(MATERIAL SHOWN)

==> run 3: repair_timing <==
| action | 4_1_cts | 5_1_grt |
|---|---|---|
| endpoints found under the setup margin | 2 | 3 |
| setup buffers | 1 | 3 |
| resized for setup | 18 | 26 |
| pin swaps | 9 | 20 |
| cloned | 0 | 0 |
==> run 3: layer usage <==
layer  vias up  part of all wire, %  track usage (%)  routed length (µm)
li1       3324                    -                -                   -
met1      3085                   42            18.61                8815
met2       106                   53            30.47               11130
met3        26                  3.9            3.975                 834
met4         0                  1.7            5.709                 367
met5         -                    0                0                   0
$ cat config.mk
export PLATFORM = sky130hd
export DESIGN_NAME = bubble_sort_engine_flat
export DESIGN_NICKNAME = d
export VERILOG_FILES = /design/src/rtl/core/bse_pkg.sv /design/src/rtl/core/bse_ifs.sv /design/src/rtl/core/bse_ram.sv /design/src/rtl/core/bse_ctrl.sv /design/src/rtl/core/bse_dpath.sv /design/src/rtl/core/bubble_sort_engine.sv /design/src/flat_wrapper.sv
export SDC_FILE = /design/constraint.sdc
export NUM_CORES = 1
export LEC_CHECK = 0
export BUFFER_PORTS_ARGS = -buffer_cell sky130_fd_sc_hd__clkbuf_2
export CAP_MARGIN = 5
export CORE_UTILIZATION = 56
export DETAILED_ROUTE_END_ITERATION = 12
export GPL_TIMING_DRIVEN = 1
export PLACE_DENSITY_LB_ADDON = 0.3
export SYNTH_ARGS = -nofsm -noshare
export SYNTH_HDL_FRONTEND = slang
export SYNTH_SLANG_ARGS = --single-unit
$ cat constraint.sdc
create_clock -name clock -period 5.2 [get_ports clock]
set_input_delay 0 -clock clock [delete_from_list [all_inputs] [get_ports clock]]
set_output_delay 0 -clock clock [all_outputs]
set_load 0.01 [all_outputs]
$ cat src/rtl/core/bse_pkg.sv
// Package for the bubble sort engine: constants, controller states, command and status types
`default_nettype none
package bse_pkg;

   localparam int VALUE_W       = 32;
   localparam int MAX_ITEMS_DEF = 16;

   typedef enum logic [2:0] {
      S_LOAD,
      S_SORT,
      S_OUT_RD,
      S_OUT_LD,
      S_OUT_WAIT
   } state_type;

   typedef struct packed {
      logic load;
      logic sort_step;
      logic out_read;
      logic out_load;
   } cmd_type;

   typedef struct packed {
      logic last_accept;
      logic sort_done;
      logic rsp_done;
      logic rsp_end;
   } stat_type;

endpackage
`default_nettype wire

$ cat src/rtl/core/bse_ifs.sv
// Request and response channel interfaces of the bubble sort engine
`default_nettype none
interface bse_req_if;
   logic                                 valid;
   logic                                 ready;
   logic signed [bse_pkg::VALUE_W-1:0]   value;
   logic                                 last_item;

   modport source (output valid, value, last_item, input ready);
   modport sink   (input valid, value, last_item, output ready);
endinterface

interface bse_rsp_if;
   logic                                 valid;
   logic                                 ready;
   logic signed [bse_pkg::VALUE_W-1:0]   sorted_value;
   logic                                 end_of_set;
   logic                                 overflow;

   modport source (output valid, sorted_value, end_of_set, overflow, input ready);
   modport sink   (input valid, sorted_value, end_of_set, overflow, output ready);
endinterface
`default_nettype wire

$ cat src/rtl/core/bse_ram.sv
// Generic single write port, single read port RAM with registered read data
`default_nettype none
module bse_ram #(
   parameter int WIDTH = 32,
   parameter int DEPTH = 16
) (
   input  logic                     clock,
   input  logic                     wr_en,
   input  logic [$clog2(DEPTH)-1:0] wr_addr,
   input  logic [WIDTH-1:0]         wr_data,
   input  logic                     rd_en,
   input  logic [$clog2(DEPTH)-1:0] rd_addr,
   output logic [WIDTH-1:0]         rd_data
);

   logic [WIDTH-1:0] mem_ff [DEPTH];
   logic [WIDTH-1:0] rd_data_ff;

   always_ff @(posedge clock) begin
      if (wr_en) begin
         mem_ff[wr_addr] <= wr_data;
      end
   end

   always_ff @(posedge clock) begin
      if (rd_en) begin
         rd_data_ff <= mem_ff[rd_addr];
      end
   end

   assign rd_data = rd_data_ff;

endmodule
`default_nettype wire

$ cat src/rtl/core/bse_ctrl.sv
// Controller state machine of the bubble sort engine: load, sort, output phases
`default_nettype none
module bse_ctrl (
   input  logic               clock,
   input  logic               reset,
   input  bse_pkg::stat_type  stat,
   output bse_pkg::cmd_type   cmd
);
   import bse_pkg::*;

   state_type state_ff;
   state_type state_in;

   always_ff @(posedge clock) begin
      if (reset) begin
         state_ff <= S_LOAD;
      end else begin
         state_ff <= state_in;
      end
   end

   always_comb begin
      state_in = state_ff;
      case (state_ff)
         S_LOAD: begin
            if (stat.last_accept) begin
               state_in = S_SORT;
            end
         end
         S_SORT: begin
            if (stat.sort_done) begin
               state_in = S_OUT_RD;
            end
         end
         S_OUT_RD: begin
            state_in = S_OUT_LD;
         end
         S_OUT_LD: begin
            state_in = S_OUT_WAIT;
         end
         S_OUT_WAIT: begin
            if (stat.rsp_done) begin
               state_in = stat.rsp_end ? S_LOAD : S_OUT_RD;
            end
         end
         default: begin
            state_in = S_LOAD;
         end
      endcase
   end

   always_comb begin
      cmd = '0;
      case (state_ff)
         S_LOAD:     cmd.load      = 1'b1;
         S_SORT:     cmd.sort_step = 1'b1;
         S_OUT_RD:   cmd.out_read  = 1'b1;
         S_OUT_LD:   cmd.out_load  = 1'b1;
         S_OUT_WAIT: cmd           = '0;
         default:    cmd           = '0;
      endcase
   end

endmodule
`default_nettype wire

$ cat src/rtl/core/bse_dpath.sv
// Datapath of the bubble sort engine: element store, pass sequencing, compare and output register
`default_nettype none
module bse_dpath #(
   parameter int MAX_ITEMS = bse_pkg::MAX_ITEMS_DEF
) (
   input  logic               clock,
   input  logic               reset,
   input  bse_pkg::cmd_type   cmd,
   output bse_pkg::stat_type  stat,
   bse_req_if.sink            req_chan,
   bse_rsp_if.source          rsp_chan
);
   import bse_pkg::*;

   localparam int AW = $clog2(MAX_ITEMS);
   localparam int CW = $clog2(MAX_ITEMS + 1);
   localparam int IW = $clog2(MAX_ITEMS + 2);

   logic [CW-1:0]             count_ff, count_in;
   logic                      dropped_ff, dropped_in;
   logic [IW-1:0]             idx_ff, idx_in;
   logic [CW-1:0]             pass_ff, pass_in;
   logic signed [VALUE_W-1:0] held_ff, held_in;
   logic                      rsp_valid_ff, rsp_valid_in;
   logic signed [VALUE_W-1:0] rsp_value_ff, rsp_value_in;
   logic                      rsp_end_ff, rsp_end_in;
   logic                      rsp_ovf_ff, rsp_ovf_in;

   logic                      wr_en;
   logic [AW-1:0]             wr_addr;
   logic [VALUE_W-1:0]        wr_data;
   logic                      rd_en;
   logic [VALUE_W-1:0]        rd_raw;
   logic signed [VALUE_W-1:0] rd_data;

   logic                      req_fire;
   logic                      rsp_fire;
   logic                      sort_done;
   logic [IW-1:0]             count_x;
   logic [IW-1:0]             idx_m2;
   logic [CW-1:0]             count_m1;

   bse_ram #(
      .WIDTH (VALUE_W),
      .DEPTH (MAX_ITEMS)
   ) u_store (
      .clock   (clock),
      .wr_en   (wr_en),
      .wr_addr (wr_addr),
      .wr_data (wr_data),
      .rd_en   (rd_en),
      .rd_addr (idx_ff[AW-1:0]),
      .rd_data (rd_raw)
   );

   assign rd_data   = $signed(rd_raw);
   assign count_x   = IW'(count_ff);
   assign idx_m2    = idx_ff - IW'(2);
   assign count_m1  = count_ff - CW'(1);
   assign req_fire  = cmd.load && req_chan.valid;
   assign rsp_fire  = rsp_valid_ff && rsp_chan.ready;
   assign sort_done = cmd.sort_step && (idx_ff == '0) && (pass_ff >= count_ff);

   always_comb begin
      count_in     = count_ff;
      dropped_in   = dropped_ff;
      idx_in       = idx_ff;
      pass_in      = pass_ff;
      held_in      = held_ff;
      rsp_valid_in = rsp_valid_ff;
      rsp_value_in = rsp_value_ff;
      rsp_end_in   = rsp_end_ff;
      rsp_ovf_in   = rsp_ovf_ff;
      wr_en        = 1'b0;
      wr_addr      = count_ff[AW-1:0];
      wr_data      = req_chan.value;
      rd_en        = 1'b0;

      if (req_fire) begin
         if (count_ff < CW'(MAX_ITEMS)) begin
            wr_en    = 1'b1;
            count_in = count_ff + CW'(1);
         end else begin
            dropped_in = 1'b1;
         end
         if (req_chan.last_item) begin
            idx_in  = '0;
            pass_in = CW'(1);
         end
      end

      // one pass streams the store, carrying the running maximum in held_ff
      if (cmd.sort_step && !sort_done) begin
         if (idx_ff < count_x) begin
            rd_en = 1'b1;
         end
         if (idx_ff == IW'(1)) begin
            held_in = rd_data;
         end else if ((idx_ff >= IW'(2)) && (idx_ff <= count_x)) begin
            wr_en   = 1'b1;
            wr_addr = idx_m2[AW-1:0];
            if (held_ff > rd_data) begin
               wr_data = rd_data;
            end else begin
               wr_data = held_ff;
               held_in = rd_data;
            end
         end
         if (idx_ff == count_x + IW'(1)) begin
            wr_en   = 1'b1;
            wr_addr = count_m1[AW-1:0];
            wr_data = held_ff;
            idx_in  = '0;
            pass_in = pass_ff + CW'(1);
         end else begin
            idx_in = idx_ff + IW'(1);
         end
      end

      if (cmd.out_read) begin
         rd_en = 1'b1;
      end

      if (cmd.out_load) begin
         rsp_valid_in = 1'b1;
         rsp_value_in = rd_data;
         rsp_end_in   = (idx_ff + IW'(1) == count_x);
         rsp_ovf_in   = dropped_ff;
      end

      if (rsp_fire) begin
         rsp_valid_in = 1'b0;
         if (rsp_end_ff) begin
            idx_in     = '0;
            count_in   = '0;
            dropped_in = 1'b0;
         end else begin
            idx_in = idx_ff + IW'(1);
         end
      end
   end

   always_ff @(posedge clock) begin
      if (reset) begin
         count_ff     <= '0;
         dropped_ff   <= 1'b0;
         idx_ff       <= '0;
         pass_ff      <= '0;
         rsp_valid_ff <= 1'b0;
      end else begin
         count_ff     <= count_in;
         dropped_ff   <= dropped_in;
         idx_ff       <= idx_in;
         pass_ff      <= pass_in;
         rsp_valid_ff <= rsp_valid_in;
      end
   end

   always_ff @(posedge clock) begin
      held_ff      <= held_in;
      rsp_value_ff <= rsp_value_in;
      rsp_end_ff   <= rsp_end_in;
      rsp_ovf_ff   <= rsp_ovf_in;
   end

   assign req_chan.ready        = cmd.load;
   assign rsp_chan.valid        = rsp_valid_ff;
   assign rsp_chan.sorted_value = rsp_value_ff;
   assign rsp_chan.end_of_set   = rsp_end_ff;
   assign rsp_chan.overflow     = rsp_ovf_ff;

   assign stat.last_accept = req_fire && req_chan.last_item;
   assign stat.sort_done   = sort_done;
   assign stat.rsp_done    = rsp_fire;
   assign stat.rsp_end     = rsp_end_ff;

   a_count_cap: assert property (@(posedge clock) disable iff (reset)
      count_ff <= CW'(MAX_ITEMS))
      else $error("element count beyond capacity");

   a_sort_wr_range: assert property (@(posedge clock) disable iff (reset)
      (cmd.sort_step && wr_en) |-> (CW'(wr_addr) < count_ff))
      else $error("sort pass writes outside the held set");

endmodule
`default_nettype wire

$ cat src/rtl/core/bubble_sort_engine.sv
// Bubble sort engine top level: controller and datapath
// Load: one request per cycle; the request marked last starts the sort.
// Sort: n-1 streaming passes over the store's single read port and single write port,
//   for n held elements.
// Output: per response, store read, then response register load, then wait for rsp ready.
// Reset (synchronous, active high) empties the set and clears the flags; store data is kept.
`default_nettype none
module bubble_sort_engine #(
   parameter int MAX_ITEMS = bse_pkg::MAX_ITEMS_DEF
) (
   input  logic       clock,
   input  logic       reset,
   bse_req_if.sink    req_chan,
   bse_rsp_if.source  rsp_chan
);
   import bse_pkg::*;

   cmd_type  cmd;
   stat_type stat;

   bse_ctrl u_ctrl (
      .clock (clock),
      .reset (reset),
      .stat  (stat),
      .cmd   (cmd)
   );

   bse_dpath #(
      .MAX_ITEMS (MAX_ITEMS)
   ) u_dpath (
      .clock    (clock),
      .reset    (reset),
      .cmd      (cmd),
      .stat     (stat),
      .req_chan (req_chan),
      .rsp_chan (rsp_chan)
   );

   a_no_overlap: assert property (@(posedge clock) disable iff (reset)
      req_chan.ready |-> !rsp_chan.valid)
      else $error("request taken while a response is pending");

   a_reload: assert property (@(posedge clock) disable iff (reset)
      (rsp_chan.valid && rsp_chan.ready && rsp_chan.end_of_set) |=> req_chan.ready)
      else $error("not back in load after end of set");

endmodule
`default_nettype wire
$ cat src/flat_wrapper.sv
// flat-port wrapper written by rule: the top's interface ports become plain ports
module bubble_sort_engine_flat import bse_pkg::*;
#(
   parameter int MAX_ITEMS = bse_pkg::MAX_ITEMS_DEF
)
  (clock, reset, req_chan_valid, req_chan_value, req_chan_last_item, req_chan_ready, rsp_chan_valid, rsp_chan_sorted_value, rsp_chan_end_of_set, rsp_chan_overflow, rsp_chan_ready);
  bse_req_if req_chan_i ();
  bse_rsp_if rsp_chan_i ();
  input  logic clock;
  input  logic reset;
  input wire logic [$bits(req_chan_i.valid)-1:0] req_chan_valid;
  input wire logic [$bits(req_chan_i.value)-1:0] req_chan_value;
  input wire logic [$bits(req_chan_i.last_item)-1:0] req_chan_last_item;
  output wire logic [$bits(req_chan_i.ready)-1:0] req_chan_ready;
  output wire logic [$bits(rsp_chan_i.valid)-1:0] rsp_chan_valid;
  output wire logic [$bits(rsp_chan_i.sorted_value)-1:0] rsp_chan_sorted_value;
  output wire logic [$bits(rsp_chan_i.end_of_set)-1:0] rsp_chan_end_of_set;
  output wire logic [$bits(rsp_chan_i.overflow)-1:0] rsp_chan_overflow;
  input wire logic [$bits(rsp_chan_i.ready)-1:0] rsp_chan_ready;
  assign req_chan_i.valid = req_chan_valid;
  assign req_chan_i.value = req_chan_value;
  assign req_chan_i.last_item = req_chan_last_item;
  assign req_chan_ready = req_chan_i.ready;
  assign rsp_chan_valid = rsp_chan_i.valid;
  assign rsp_chan_sorted_value = rsp_chan_i.sorted_value;
  assign rsp_chan_end_of_set = rsp_chan_i.end_of_set;
  assign rsp_chan_overflow = rsp_chan_i.overflow;
  assign rsp_chan_i.ready = rsp_chan_ready;
  bubble_sort_engine #(.MAX_ITEMS(MAX_ITEMS)) u_core (.clock(clock), .reset(reset), .req_chan(req_chan_i), .rsp_chan(rsp_chan_i));
endmodule
# Word-level counts from Yosys, hierarchy flattened

Memories as Yosys holds them, arrays and structs flattened. A register that Yosys moved wholly into a read port is not among the register bits.
Cells that the tools add are included.

Multiplexer cells: 50
Add/subtract/negate cells: 5
$lt $le $gt $ge: 6
Reductions and logical operators: 17
Equal/unequal tests: 11

Operators with widths:

| kind                  | count |
|---|---|
| $mux W32              | 8 |
| $mux W5               | 14 |
| $gt A32 B32 Y1        | 1 |
| $mux W1               | 19 |
| $mux W4               | 4 |
| $add A5 B1 Y5 const B | 3 |
| $pmux W3 S5           | 1 |
| $eq A5 B5 Y1          | 2 |
| $mux W3               | 3 |
| $logic_and A1 B1 Y1   | 7 |
| $eq A3 B2 Y1 const B  | 2 |
| $ne A2 B2 Y1 const B  | 3 |
| $reduce_and A3 Y1     | 2 |
| $reduce_bool A3 Y1    | 2 |
| $eq A5 B1 Y1 const B  | 1 |
| $ge A5 B2 Y1 const B  | 1 |
| $ge A5 B5 Y1          | 1 |
| $le A5 B5 Y1          | 1 |
| $logic_not A5 Y1      | 1 |
| $lt A5 B5 Y1          | 1 |
| $lt A5 B5 Y1 const B  | 1 |
| $sub A4 B1 Y4 const B | 1 |
| $sub A4 B2 Y4 const B | 1 |
| $eq A3 B1 Y1 const B  | 1 |
| 8 further kinds       | 8 |

Memories kept: 1
Input port bits: 37
RAM bits: 512
Output and inout bits: 36
Logic and storage cells: 100
Flip-flop bits (word level): 86

Memories:

| name                          | depth | width | rd ports | clocked after memory_dff | wr ports | line          | RTL |
|---|---|---|---|---|---|---|---|
| u_core.u_dpath.u_store.mem_ff | 16    | 32    | 1        | 1                        | 1        | bse_ram.sv:16 | `logic [WIDTH-1:0] mem_ff [DEPTH];` |

# Logic depth before layout (Yosys ltp)

Gate-level depths: netlist (run 1).

Depth after elaboration: 10
Mapped depth: 13
Mapped depth without buffers: 10

# Cells and area by module

Synthesis (run 1) repeated with hierarchy kept, for this count alone.

Cells, all modules: 1387
Area, all modules: 25969.9 um^2

Modules (own cells, without submodules):

| module    | area each (um^2) | sequential area each (um^2) | cells each | instances |
|---|---|---|---|---|
| bse_ram   | 20155.6          | 16335.7                     | 838        | 1 |
| bse_dpath | 5621.6           | 2322.2                      | 525        | 1 |
| bse_ctrl  | 192.7            | 60.1                        | 24         | 1 |

# Worst setup path after synthesis (run 1)

OpenSTA, ideal clock, no wires.

Path type: reg2reg
Start point: register u_core.u_dpath.idx_ff[1]
End point: memory u_core.u_dpath.u_store.mem_ff[12][0], enable pin
Data required time: 4739 ps
Buffers on the path: 4
Library setup time: 461 ps
Cell stages (with the launch flop): 13
Period minus slack after synthesis: 5309 ps
Path slack: -109 ps
Arrival time: 4847 ps
Cells stage by stage: dfxtp_1 > clkbuf_1 > clkbuf_1 > clkbuf_1 > inv_1 > ha_1 > nand2_1 > a21oi_2 > a211oi_1 > clkbuf_1 > nand3_1 > o221a_4 > nor3_1

Word-level cells in the longest chain between the ends: 8
Elaborated cells between the ends (all ways): 21
Those cells by class: 1 x add/sub; 2 x order compare; 2 x eq/ne; 10 x mux; 6 x reduce/logical

Ends and longest elaborated chain:

| element                                        | line                              | RTL |
|---|---|---|
| start: declaration                             | bse_dpath.sv:21                   | `logic [IW-1:0] idx_ff, idx_in;` |
| start signal: assignment                       | bse_dpath.sv:153                  | `idx_ff <= idx_in;` |
| $ge A5 B2 Y1 (tied with other cells)           | bse_dpath.sv:99                   | `end else if ((idx_ff >= IW'(2)) && (idx_ff <= count_x)) begin` |
| $logic_and A1 B1 Y1 (on tied branches)         | bse_dpath.sv:99, bse_dpath.sv:62  |  |
| $mux W1 or $logic_and A1 B1 Y1 (tied branches) | bse_dpath.sv:99, bse_dpath.sv:62  |  |
| $mux W1 or $logic_not A1 Y1 (tied branches)    | bse_dpath.sv:97, bse_dpath.sv:93  |  |
| $mux W1 or $logic_and A1 B1 Y1 (tied branches) | bse_dpath.sv:109, bse_dpath.sv:93 |  |
| $mux W1                                        | bse_dpath.sv:93                   | `if (cmd.sort_step && !sort_done) begin` |
| $mux W1                                        | bse_ram.sv:20                     | `if (wr_en) begin` |
| $mux W1 (not written as such)                  | bse_ram.sv:21                     | `mem_ff[wr_addr] <= wr_data;` |
| end: declaration                               | bse_ram.sv:16                     |  |

Several ways; a longest one is shown, not always the timed one.

# Worst setup path in the final report (run 1)

Start point: register u_core.u_dpath.u_store.rd_data_ff[31] (netlist: u_core.u_dpath.u_store.rd_data[31]) (read register of u_core.u_dpath.u_store.mem_ff)
End point: memory u_core.u_dpath.u_store.mem_ff[14][28], data pin

Word-level cells in the longest chain between the ends: 6

Ends and longest elaborated chain:

| element                                      | line             | RTL |
|---|---|---|
| start: declaration                           | bse_ram.sv:17    | `logic [WIDTH-1:0] rd_data_ff;` |
| $gt A32 B32 Y1                               | bse_dpath.sv:102 | `if (held_ff > rd_data) begin` |
| $mux W32                                     | bse_dpath.sv:102 |  |
| $mux W32                                     | bse_dpath.sv:99  |  |
| $mux W32                                     | bse_dpath.sv:97  | `if (idx_ff == IW'(1)) begin` |
| $mux W32                                     | bse_dpath.sv:109 | `if (idx_ff == count_x + IW'(1)) begin` |
| $mux W32                                     | bse_dpath.sv:93  |  |
| named net u_core.u_dpath.u_store.wr_data[28] | bse_ram.sv:10    | `input logic [WIDTH-1:0] wr_data,` |

The timed path passes the listed nets, and every way through them passes these cells.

(End MATERIAL SHOWN)

EXERCISE GOAL: Pull out all lines from the entries above that include the word "without".

OUTPUT:
Mapped depth without buffers: 10
Modules (own cells, without submodules):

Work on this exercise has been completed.